The goal of the temple phase is a satisfying third act that mirrors the third act in the IJ movies, in which Indy, armed with some knowledge, enters the lost temple to try to recover the lost artifact. There are four qualities that characterize the temple exploration:
- Urgency The player feels time pressure to complete the temple before the other players, or the enemy, complete it first.
- Danger The temple is a dangerous place, and is full of challenges the player will have to overcome en route to the artifact.
- Discovery The temple's layout and characteristics aren't fully known in advance, and exploration in the temple reveals surprises.
- Intentionality The information the player has collected steers his decisions in the temple and help him to make decisions about, e.g., route-planning.
The problem, as I see it, is that it doesn't really fully deliver on the last two characteristics. There isn't really much drama to the route-planning at present; if you don't know what feature you're looking for, you just wander around trying stuff, and if you do, you just wander around looking for it. The path you take in both cases is a random walk. And there isn't much discovery -- if you know what feature you're looking for, you activate it; if you don't, maybe you'll activate some features randomly, but again, there isn't a strong sense of wonder unlocking the temple's secrets.
The reason that these aspects fall flat, I believe has to do with the mostly generic nature of the tiles. Yes, each card has a different feature, and yes, the random challenges will make each tile different, and yes, the rooms all look different thanks to Steve's great visual design work. But there isn't a feeling of place-specificity to each room, a sense that the room I'm currently in, or the path that I want to follow to get to the Throne Room, is fundamentally different from others.
What makes this more challenging is that the temple phase should feel closely connected to the external phase. This means of course that ideally, mechanics should be similar, but also that game elements that are important outside the temple should play some role in the temple. Additionally, we want to keep players on-task, which means single-mindedly searching for the artifact; we don't want to send them off on extraneous side-missions to recover lost gold or something.
With the addition of new concepts to the external phase (e.g. phobias, enemy operatives, allies, powerup cards), perhaps there is an opportunity to utilize these concepts to amplify the discovery and exploration -- i.e., they provide more stuff to see without necessarily encumbering players with more stuff that they want to do.
Here are sketches of some ideas of things that could possibly be included, and then a future post will pull everything together once I've figured out how to do that.
Phobias are easy: these can be incorporated overtly into the artwork, and if you face a temple challenge in a given room, and you have a phobia that is illustrated in that room, your response to the challenge is reduced by 2, same as outside the temple. (The difference is that it's out in the open, it doesn't need a player to "discover" it in the artwork).
Powerups are also easy: illustrations in the temple rooms can show icons matching those of the powerup cards, and when you go to a room with an icon matching a card that you hold, you get to execute a special ability as indicated on the card.

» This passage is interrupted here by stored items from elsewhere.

This design comes from an exercise in tuning for small area, a short achievable clock period and few clock cycles per item on the open sky130 flow, not from production work.
In this exercise RTL edits were held to simulation tests only and were not proved equivalent to the original.
Power figures rest on the tool's default switching activity, not on a simulated workload.

== oak ==
==> flow/design.v <==
module constrained_multi_queue_dispatcher_top (
   input  logic        clock,
   input  logic        reset,
   input  logic        req_tvalid,
   output logic        req_tready,
   input  logic [23:0] req_tdata,   
   input  logic [2:0]  req_tuser,   
   output logic        rsp_tvalid,
   input  logic        rsp_tready,
   output logic [23:0] rsp_tdata,   
   output logic [2:0]  rsp_tuser,   
   input  logic        csr_valid,
   output logic        csr_ready,
   input  logic [2:0]  csr_index,
   input  logic [19:0] csr_data
);
   localparam logic [2:0] ST_ADDED      = 3'd0;
   localparam logic [2:0] ST_DROPPED    = 3'd1;
   localparam logic [2:0] ST_DISPATCHED = 3'd2;
   localparam logic [2:0] ST_NOTHING    = 3'd3;
   localparam logic [2:0] ST_COMPLETED  = 3'd4;
   localparam logic [2:0] ST_CERROR     = 3'd5;
   logic [3:0]  en_ff;           
   logic [19:0] set_ff [4];
   logic [3:0]  lo_ff  [4];      
   logic [7:0]  hi_ff  [4];      
   logic [3:0]  empty_ff;        
   logic [3:0]  full_ff;         
   logic [15:0] top_ff [4];      
   logic [7:0]  act_ff [4];
   logic [3:0]  lt_ff;           
   logic [3:0]  nz_ff;           
   logic [3:0]  wb_we_ff;        
   logic [15:0] wb_tag_ff [4];   
   logic        pp_v_ff;         
   logic [3:0]  pp_sel_ff;
   logic [15:0] pp_tag_ff;
   logic        out_v_ff;         
   logic        busy_ff;          
   logic [20:0] out_ff;           
   logic [20:0] hold_ff;          
   logic        skid_v_ff;        
   logic        ready_ff;         
   logic [20:0] skid_ff;
   logic [1:0]  mode;
   logic        dirty;
   logic [15:0] rtag;
   logic [4:0]  zoom;
   logic [1:0]  qidx;
   assign rtag  = req_tdata[15:0];
   assign zoom  = req_tdata[20:16];
   assign qidx  = req_tdata[22:21];
   assign mode  = req_tuser[1:0];
   assign dirty = req_tuser[2];
   logic accept, out_free;
   assign out_free   = !busy_ff || rsp_tready;
   assign req_tready = ready_ff;
   assign accept     = req_tvalid && !skid_v_ff;
   assign csr_ready  = 1'b1;
   assign rsp_tvalid = out_v_ff;
   assign rsp_tuser  = out_ff[20:18];
   assign rsp_tdata  = {6'd0, out_ff[15:0], out_ff[17:16]};
   logic [15:0] refill [4];      
   genvar gq;
   generate
      for (gq = 0; gq < 4; gq++) begin : g_stk
         logic [15:0] stk [31];
         logic [30:0] rsel;
         logic [15:0] rd;
         always_comb begin
            for (int i = 0; i < 31; i++) rsel[i] = lo_ff[gq][i % 4] && hi_ff[gq][i / 4];
            rd = 16'd0;
            for (int i = 0; i < 31; i++) begin
               rd = rd | (stk[i] & {16{rsel[i]}});
            end
         end
         always_ff @(posedge clock) begin
            for (int i = 0; i < 31; i++) begin
               if (wb_we_ff[gq] && rsel[i]) stk[i] <= wb_tag_ff[gq];
            end
         end
         assign refill[gq] = wb_we_ff[gq] ? wb_tag_ff[gq] : rd;
      end
   endgenerate
   function automatic logic ge5(input logic [4:0] a, input logic [4:0] b);
      logic r;
      r = 1'b1;
      for (int i = 0; i < 5; i++) begin
         r = (a[i] & ~b[i]) | (~(a[i] ^ b[i]) & r);
      end
      ge5 = r;
   endfunction
   logic [3:0]  ppq;             
   logic [3:0]  n31;             
   logic [3:0]  eff_empty, eff_full;
   logic [15:0] eff_top [4];
   logic [3:0]  take, serve, sub_sel, fet_sel;
   logic [3:0]  lt_inc, lt_dec, is1;
   logic [7:0]  act_p1 [4];
   logic [7:0]  act_m1 [4];
   logic [3:0]  lo_up [4], lo_dn [4];
   logic [7:0]  hi_up [4], hi_dn [4];
   logic        sub_hit, fet_hit, cpl_ok;
   logic [1:0]  sub_q, fet_q;
   always_comb begin
      for (int q = 0; q < 4; q++) begin
         logic [4:0] minz, maxz;
         logic [1:0] dm;
         logic       zok, dok;
         ppq[q]       = pp_v_ff && pp_sel_ff[q];
         n31[q]       = lo_ff[q][1] && hi_ff[q][7];
         eff_empty[q] = empty_ff[q] && !ppq[q];
         eff_full[q]  = full_ff[q] || (ppq[q] && n31[q]);
         eff_top[q]   = ppq[q] ? pp_tag_ff : top_ff[q];
         minz = set_ff[q][4:0];
         maxz = set_ff[q][9:5];
         dm   = set_ff[q][11:10];
         zok = ge5(zoom, minz) && ge5(maxz, zoom);
         case (dm)
            2'd0:    dok = !dirty;
            2'd1:    dok = dirty;
            default: dok = 1'b1;
         endcase
         take[q]  = en_ff[q] && !eff_full[q] && ((dm == 2'd3) || (zok && dok));
         serve[q] = en_ff[q] && !eff_empty[q] && lt_ff[q];
         act_p1[q] = act_ff[q] + 8'd1;
         act_m1[q] = act_ff[q] - 8'd1;
         lt_inc[q] = (act_p1[q] != set_ff[q][19:12]);
         lt_dec[q] = lt_ff[q] || (act_ff[q] == set_ff[q][19:12]);
         is1[q]    = (act_ff[q] == 8'd1);
         lo_up[q] = {lo_ff[q][2:0], lo_ff[q][3]};
         lo_dn[q] = {lo_ff[q][0], lo_ff[q][3:1]};
         hi_up[q] = lo_ff[q][3] ? {hi_ff[q][6:0], hi_ff[q][7]} : hi_ff[q];
         hi_dn[q] = lo_ff[q][0] ? {hi_ff[q][0], hi_ff[q][7:1]} : hi_ff[q];
      end
      sub_sel[0] = take[0];
      sub_sel[1] = take[1] && !take[0];
      sub_sel[2] = take[2] && !take[1] && !take[0];
      sub_sel[3] = take[3] && !take[2] && !take[1] && !take[0];
      fet_sel[0] = serve[0];
      fet_sel[1] = serve[1] && !serve[0];
      fet_sel[2] = serve[2] && !serve[1] && !serve[0];
      fet_sel[3] = serve[3] && !serve[2] && !serve[1] && !serve[0];
      sub_hit = |take;
      fet_hit = |serve;
      sub_q   = {sub_sel[3] | sub_sel[2], sub_sel[3] | sub_sel[1]};
      fet_q   = {fet_sel[3] | fet_sel[2], fet_sel[3] | fet_sel[1]};
      cpl_ok  = nz_ff[qidx];
   end
   logic [15:0] fet_tag;
   assign fet_tag = eff_top[fet_q];
   logic        do_sub, do_fet, do_cpl;
   logic [20:0] res;
   always_comb begin
      do_sub = 1'b0;
      do_fet = 1'b0;
      do_cpl = 1'b0;
      res    = {ST_NOTHING, 2'd0, 16'd0};
      case (mode)
         2'd0: begin
            do_sub = sub_hit;
            res    = sub_hit ? {ST_ADDED, sub_q, 16'd0} : {ST_DROPPED, 2'd0, 16'd0};
         end
         2'd1: begin
            do_fet = fet_hit;
            res    = fet_hit ? {ST_DISPATCHED, fet_q, fet_tag} : {ST_NOTHING, 2'd0, 16'd0};
         end
         2'd2: begin
            do_cpl = cpl_ok;
            res    = {cpl_ok ? ST_COMPLETED : ST_CERROR, qidx, 16'd0};
         end
         default: res = {ST_NOTHING, 2'd0, 16'd0};
      endcase
   end
   logic [3:0] pop, cpl, apply, pop_old;
   always_comb begin
      for (int q = 0; q < 4; q++) begin
         pop[q]     = accept && do_fet && fet_sel[q];
         cpl[q]     = accept && do_cpl && (qidx == 2'(q));
         apply[q]   = ppq[q] && !pop[q];
         pop_old[q] = pop[q] && !ppq[q];
      end
   end
   logic [20:0] new_head;
   assign new_head = skid_v_ff ? skid_ff : res;
   always_ff @(posedge clock) begin
      if (reset) begin
         en_ff <= 4'b0001;
         for (int q = 0; q < 4; q++) begin
            set_ff[q] <= 20'd19424;
            lo_ff[q]  <= 4'b0100;        
            hi_ff[q]  <= 8'b1000_0000;
            empty_ff[q] <= 1'b1;
            full_ff[q]  <= 1'b0;
            act_ff[q] <= 8'd0;
         end
         lt_ff     <= 4'b1111;
         nz_ff     <= 4'b0000;
         wb_we_ff  <= 4'd0;
         pp_v_ff   <= 1'b0;
         out_v_ff  <= 1'b0;
         busy_ff   <= 1'b0;
         skid_v_ff <= 1'b0;
         ready_ff  <= 1'b1;
      end else begin
         if (csr_valid && csr_index == 3'd0) begin
            for (int q = 0; q < 4; q++) en_ff[q] <= (csr_data[2:0] > 3'(q));
         end
         for (int q = 0; q < 4; q++) begin
            if (csr_valid && csr_index == 3'(q + 1)) begin
               set_ff[q] <= csr_data;
               lt_ff[q]  <= (act_ff[q] < csr_data[19:12]);
            end
         end
         for (int q = 0; q < 4; q++) begin
            if (apply[q]) begin
               lo_ff[q]    <= lo_up[q];
               hi_ff[q]    <= hi_up[q];
               empty_ff[q] <= 1'b0;
               full_ff[q]  <= n31[q];
            end else if (pop_old[q]) begin
               lo_ff[q]    <= lo_dn[q];
               hi_ff[q]    <= hi_dn[q];
               empty_ff[q] <= lo_ff[q][3] && hi_ff[q][7];
               full_ff[q]  <= 1'b0;
            end
            if (pop[q] || cpl[q]) begin
               act_ff[q] <= mode[0] ? act_p1[q] : act_m1[q];
               lt_ff[q]  <= mode[0] ? lt_inc[q] : lt_dec[q];
               nz_ff[q]  <= mode[0] || !is1[q];
            end
         end
         for (int q = 0; q < 4; q++) begin
            wb_we_ff[q] <= apply[q] && !empty_ff[q];
         end
         pp_v_ff <= accept && do_sub;
         if (out_free) out_v_ff <= skid_v_ff || accept;
         busy_ff   <= skid_v_ff || accept || (busy_ff && !rsp_tready);
         skid_v_ff <= !out_free && (skid_v_ff || accept);
         ready_ff  <= out_free || !(skid_v_ff || accept);
      end
   end
   always_ff @(posedge clock) begin
      for (int q = 0; q < 4; q++) begin
         if (apply[q]) top_ff[q] <= pp_tag_ff;
         else if (pop_old[q]) top_ff[q] <= refill[q];
      end
   end
   always_ff @(posedge clock) begin
      for (int q = 0; q < 4; q++) wb_tag_ff[q] <= top_ff[q];
      pp_sel_ff <= sub_sel;
      pp_tag_ff <= rtag;
      out_ff  <= out_free ? new_head : hold_ff;
      hold_ff <= out_free ? new_head : out_ff;
      if (!skid_v_ff) skid_ff <= res;
   end
endmodule
Settings: LEC_CHECK=0, CAP_MARGIN=20, CORE_MARGIN=2, CORE_UTILIZATION=40, CTS_CLUSTER_DIAMETER=90, CTS_CLUSTER_SIZE=25, SETUP_SLACK_MARGIN=3.4, SLEW_MARGIN=20; clock period 6.0 ns.
run.sh (not shown) runs the stock make flow with config.mk's settings and CLKGATE_MAP_FILE= SYNTH_SCRIPT=/design/flow/synth_recipe.tcl, a recipe that flattens the netlist after the stock synthesis.
oak went all the way through synthesis, placement and routing and the layout is clean on timing, DRC and antenna.
Testbench counts of oak, summed over its fixed seeds: cycles 12,008, items 12,000.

Enemy operatives have to be handled carefully. On the one hand, the idea of enemy agents chasing you through the temple works thematically; on the other, forcing players to police the operatives via some AI is a distraction. But not having operatives in the temple at all may feel like a missed opportunity. I may have an acceptable compromise: some of the temple rooms have a color-coded spot that matches the color of one of the operatives. If that operative is activated (ie, his card is face-up in the row of enemy operatives), you place an enemy pawn on that space. Then what happens?
The easiest thing is that the pawn stays put and does something bad when you enter that room: moves the enemy progress track, or increases the difficulty of a challenge, etc. Something like that could work.
But I have an idea for a different system, that integrates with this. The idea is basically this: the player can set his "aggressiveness" level at the start of each turn, basically representing how fast he's going: more aggressive means he will traverse more rooms in this turn. But, there are three aspects that counterbalance going full-speed. The first is that he's more likely to trip on the trigger for a trap. The second is that he's less likely to "see" features that he can test. The third is that he's more likely to generate noise. Noise acts like a magnet for operatives in nearby rooms, pulling them closer to him.
I think the way this would be handled is with a set of icons on the traps and in certain rooms. When you pass through a room with an icon, you check your aggressiveness and see if you are required (or enabled) to activate that icon. What's neat is that some of the features can organically have associated effects; opening a heavy sarcophagus inherently creates noise; approaching the forbidden altar inherently triggers a challenge.
As more rooms are discovered, the attributes of each room will create a network of effects that players will have to navigate, and this will add route-planning, particularly if the solution to the temple involves multiple steps (eg find the grail and then bring it to a font to test it).
The details need to be worked out further, but I'm optimistic these new ideas might provide useful raw material.